### Exercise aim
Set down the records again. Every word and mark must match exactly.
(Working data)
$ cat src/rtl/gcd_ctrl.sv
// GCD controller: sequences load, compare and subtract steps of an external
// 16-bit subtractive GCD datapath, with iteration limit, abort and error flag.
// Outputs are registered from the next state, so they always match the
// current state exactly (Moore behaviour without decode glitches).
module gcd_ctrl #(
   parameter int MAX_ITER = 1024,
   parameter int CNT_W    = 11
) (
   input  logic             clk,
   input  logic             rst_n,
   input  logic             start,
   input  logic             abort,
   input  logic             lt,
   input  logic             gt,
   input  logic             eq,
   output logic             ldA,
   output logic             ldB,
   output logic             sel_in,
   output logic             sel1,
   output logic             sel2,
   output logic             busy,
   output logic             done,
   output logic             err,
   output logic [CNT_W-1:0] iter_cnt
);

   typedef enum logic [2:0] {
      IDLE    = 3'd0,
      LOAD_A  = 3'd1,
      LOAD_B  = 3'd2,
      COMPARE = 3'd3,
      SUB_A   = 3'd4,
      SUB_B   = 3'd5,
      DONE    = 3'd6,
      ERR     = 3'd7
   } state_t;

   localparam logic [CNT_W-1:0] MAX_CNT = CNT_W'(MAX_ITER);
   localparam logic [CNT_W-1:0] CNT_ONE = CNT_W'(1);

   // Comparator flags are only trustworthy when exactly one of them is set.
   function automatic logic flags_onehot(input logic [2:0] f);
      return (f == 3'b001) || (f == 3'b010) || (f == 3'b100);
   endfunction

   state_t           state_r;
   state_t           fsm_nx_s;
   state_t           state_s;
   logic [CNT_W-1:0] cnt_r;
   logic             ld_a_r;
   logic             ld_b_r;
   logic             sel_in_r;
   logic             sel1_r;
   logic             sel2_r;
   logic             busy_r;
   logic             done_r;
   logic             err_r;
   logic             accept_s;
   logic             sub_step_s;

   // A start is only honoured from IDLE; a subtraction counts unless aborted.
   assign accept_s   = (state_r == IDLE) && start;
   assign sub_step_s = ((state_r == SUB_A) || (state_r == SUB_B)) && !abort;

   // Nominal next-state decision, before abort is considered.
   always_comb begin
      fsm_nx_s = state_r;
      case (state_r)
         IDLE: begin
            if (start) begin
               fsm_nx_s = LOAD_A;
            end else begin
               fsm_nx_s = IDLE;
            end
         end
         LOAD_A:  fsm_nx_s = LOAD_B;
         LOAD_B:  fsm_nx_s = COMPARE;
         COMPARE: begin
            if (!flags_onehot({lt, gt, eq})) begin
               fsm_nx_s = ERR;
            end else if (eq) begin
               fsm_nx_s = DONE;
            end else if (cnt_r == MAX_CNT) begin
               fsm_nx_s = ERR;
            end else if (gt) begin
               fsm_nx_s = SUB_A;
            end else begin
               // one-hot and neither eq nor gt leaves lt
               fsm_nx_s = SUB_B;
            end
         end
         SUB_A:   fsm_nx_s = COMPARE;
         SUB_B:   fsm_nx_s = COMPARE;
         DONE:    fsm_nx_s = IDLE;
         ERR:     fsm_nx_s = IDLE;
         default: fsm_nx_s = IDLE;
      endcase
   end

   // Abort overrides every transition out of a non-IDLE state.
   always_comb begin
      state_s = fsm_nx_s;
      if (abort && (state_r != IDLE)) begin
         state_s = IDLE;
      end else begin
         state_s = fsm_nx_s;
      end
   end

   // State register plus per-state outputs registered from the next state.
   always_ff @(posedge clk or negedge rst_n) begin
      if (!rst_n) begin
         state_r  <= IDLE;
         ld_a_r   <= 1'b0;
         ld_b_r   <= 1'b0;
         sel_in_r <= 1'b0;
         sel1_r   <= 1'b0;
         sel2_r   <= 1'b0;
         busy_r   <= 1'b0;
         done_r   <= 1'b0;
      end else begin
         state_r  <= state_s;
         ld_a_r   <= (state_s == LOAD_A) || (state_s == SUB_A);
         ld_b_r   <= (state_s == LOAD_B) || (state_s == SUB_B);
         sel_in_r <= (state_s == LOAD_A) || (state_s == LOAD_B);
         sel1_r   <= (state_s == SUB_B);
         sel2_r   <= (state_s == SUB_A);
         busy_r   <= (state_s != IDLE);
         done_r   <= (state_s == DONE);
      end
   end

   // Sticky error flag: cleared by an accepted start, set on entry to ERR.
   always_ff @(posedge clk or negedge rst_n) begin
      if (!rst_n) begin
         err_r <= 1'b0;
      end else if (accept_s) begin
         err_r <= 1'b0;
      end else if (state_s == ERR) begin
         err_r <= 1'b1;
      end else begin
         err_r <= err_r;
      end
   end

   // Subtraction counter: cleared on start, saturating at the iteration limit.
   always_ff @(posedge clk or negedge rst_n) begin
      if (!rst_n) begin
         cnt_r <= {CNT_W{1'b0}};
      end else if (accept_s) begin
         cnt_r <= {CNT_W{1'b0}};
      end else if (sub_step_s && (cnt_r != MAX_CNT)) begin
         cnt_r <= cnt_r + CNT_ONE;
      end else begin
         cnt_r <= cnt_r;
      end
   end

   assign ldA      = ld_a_r;
   assign ldB      = ld_b_r;
   assign sel_in   = sel_in_r;
   assign sel1     = sel1_r;
   assign sel2     = sel2_r;
   assign busy     = busy_r;
   assign done     = done_r;
   assign err      = err_r;
   assign iter_cnt = cnt_r;

endmodule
(End Working data)
### Solution for this task
$ cat src/rtl/gcd_ctrl.sv
// GCD controller: sequences load, compare and subtract steps of an external
// 16-bit subtractive GCD datapath, with iteration limit, abort and error flag.
// Outputs are registered from the next state, so they always match the
// current state exactly (Moore behaviour without decode glitches).
module gcd_ctrl #(
   parameter int MAX_ITER = 1024,
   parameter int CNT_W    = 11
) (
   input  logic             clk,
   input  logic             rst_n,
   input  logic             start,
   input  logic             abort,
   input  logic             lt,
   input  logic             gt,
   input  logic             eq,
   output logic             ldA,
   output logic             ldB,
   output logic             sel_in,
   output logic             sel1,
   output logic             sel2,
   output logic             busy,
   output logic             done,
   output logic             err,
   output logic [CNT_W-1:0] iter_cnt
);

   typedef enum logic [2:0] {
      IDLE    = 3'd0,
      LOAD_A  = 3'd1,
      LOAD_B  = 3'd2,
      COMPARE = 3'd3,
      SUB_A   = 3'd4,
      SUB_B   = 3'd5,
      DONE    = 3'd6,
      ERR     = 3'd7
   } state_t;

   localparam logic [CNT_W-1:0] MAX_CNT = CNT_W'(MAX_ITER);
   localparam logic [CNT_W-1:0] CNT_ONE = CNT_W'(1);

   // Comparator flags are only trustworthy when exactly one of them is set.
   function automatic logic flags_onehot(input logic [2:0] f);
      return (f == 3'b001) || (f == 3'b010) || (f == 3'b100);
   endfunction

   state_t           state_r;
   state_t           fsm_nx_s;
   state_t           state_s;
   logic [CNT_W-1:0] cnt_r;
   logic             ld_a_r;
   logic             ld_b_r;
   logic             sel_in_r;
   logic             sel1_r;
   logic             sel2_r;
   logic             busy_r;
   logic             done_r;
   logic             err_r;
   logic             accept_s;
   logic             sub_step_s;

   // A start is only honoured from IDLE; a subtraction counts unless aborted.
   assign accept_s   = (state_r == IDLE) && start;
   assign sub_step_s = ((state_r == SUB_A) || (state_r == SUB_B)) && !abort;

   // Nominal next-state decision, before abort is considered.
   always_comb begin
      fsm_nx_s = state_r;
      case (state_r)
         IDLE: begin
            if (start) begin
               fsm_nx_s = LOAD_A;
            end else begin
               fsm_nx_s = IDLE;
            end
         end
         LOAD_A:  fsm_nx_s = LOAD_B;
         LOAD_B:  fsm_nx_s = COMPARE;
         COMPARE: begin
            if (!flags_onehot({lt, gt, eq})) begin
               fsm_nx_s = ERR;
            end else if (eq) begin
               fsm_nx_s = DONE;
            end else if (cnt_r == MAX_CNT) begin
               fsm_nx_s = ERR;
            end else if (gt) begin
               fsm_nx_s = SUB_A;
            end else begin
               // one-hot and neither eq nor gt leaves lt
               fsm_nx_s = SUB_B;
            end
         end
         SUB_A:   fsm_nx_s = COMPARE;
         SUB_B:   fsm_nx_s = COMPARE;
         DONE:    fsm_nx_s = IDLE;
         ERR:     fsm_nx_s = IDLE;
         default: fsm_nx_s = IDLE;
      endcase
   end

   // Abort overrides every transition out of a non-IDLE state.
   always_comb begin
      state_s = fsm_nx_s;
      if (abort && (state_r != IDLE)) begin
         state_s = IDLE;
      end else begin
         state_s = fsm_nx_s;
      end
   end

   // State register plus per-state outputs registered from the next state.
   always_ff @(posedge clk or negedge rst_n) begin
      if (!rst_n) begin
         state_r  <= IDLE;
         ld_a_r   <= 1'b0;
         ld_b_r   <= 1'b0;
         sel_in_r <= 1'b0;
         sel1_r   <= 1'b0;
         sel2_r   <= 1'b0;
         busy_r   <= 1'b0;
         done_r   <= 1'b0;
      end else begin
         state_r  <= state_s;
         ld_a_r   <= (state_s == LOAD_A) || (state_s == SUB_A);
         ld_b_r   <= (state_s == LOAD_B) || (state_s == SUB_B);
         sel_in_r <= (state_s == LOAD_A) || (state_s == LOAD_B);
         sel1_r   <= (state_s == SUB_B);
         sel2_r   <= (state_s == SUB_A);
         busy_r   <= (state_s != IDLE);
         done_r   <= (state_s == DONE);
      end
   end

   // Sticky error flag: cleared by an accepted start, set on entry to ERR.
   always_ff @(posedge clk or negedge rst_n) begin
      if (!rst_n) begin
         err_r <= 1'b0;
      end else if (accept_s) begin
         err_r <= 1'b0;
      end else if (state_s == ERR) begin
         err_r <= 1'b1;
      end else begin
         err_r <= err_r;
      end
   end

   // Subtraction counter: cleared on start, saturating at the iteration limit.
   always_ff @(posedge clk or negedge rst_n) begin
      if (!rst_n) begin
         cnt_r <= {CNT_W{1'b0}};
      end else if (accept_s) begin
         cnt_r <= {CNT_W{1'b0}};
      end else if (sub_step_s && (cnt_r != MAX_CNT)) begin
         cnt_r <= cnt_r + CNT_ONE;
      end else begin
         cnt_r <= cnt_r;
      end
   end

   assign ldA      = ld_a_r;
   assign ldB      = ld_b_r;
   assign sel_in   = sel_in_r;
   assign sel1     = sel1_r;
   assign sel2     = sel2_r;
   assign busy     = busy_r;
   assign done     = done_r;
   assign err      = err_r;
   assign iter_cnt = cnt_r;

endmodule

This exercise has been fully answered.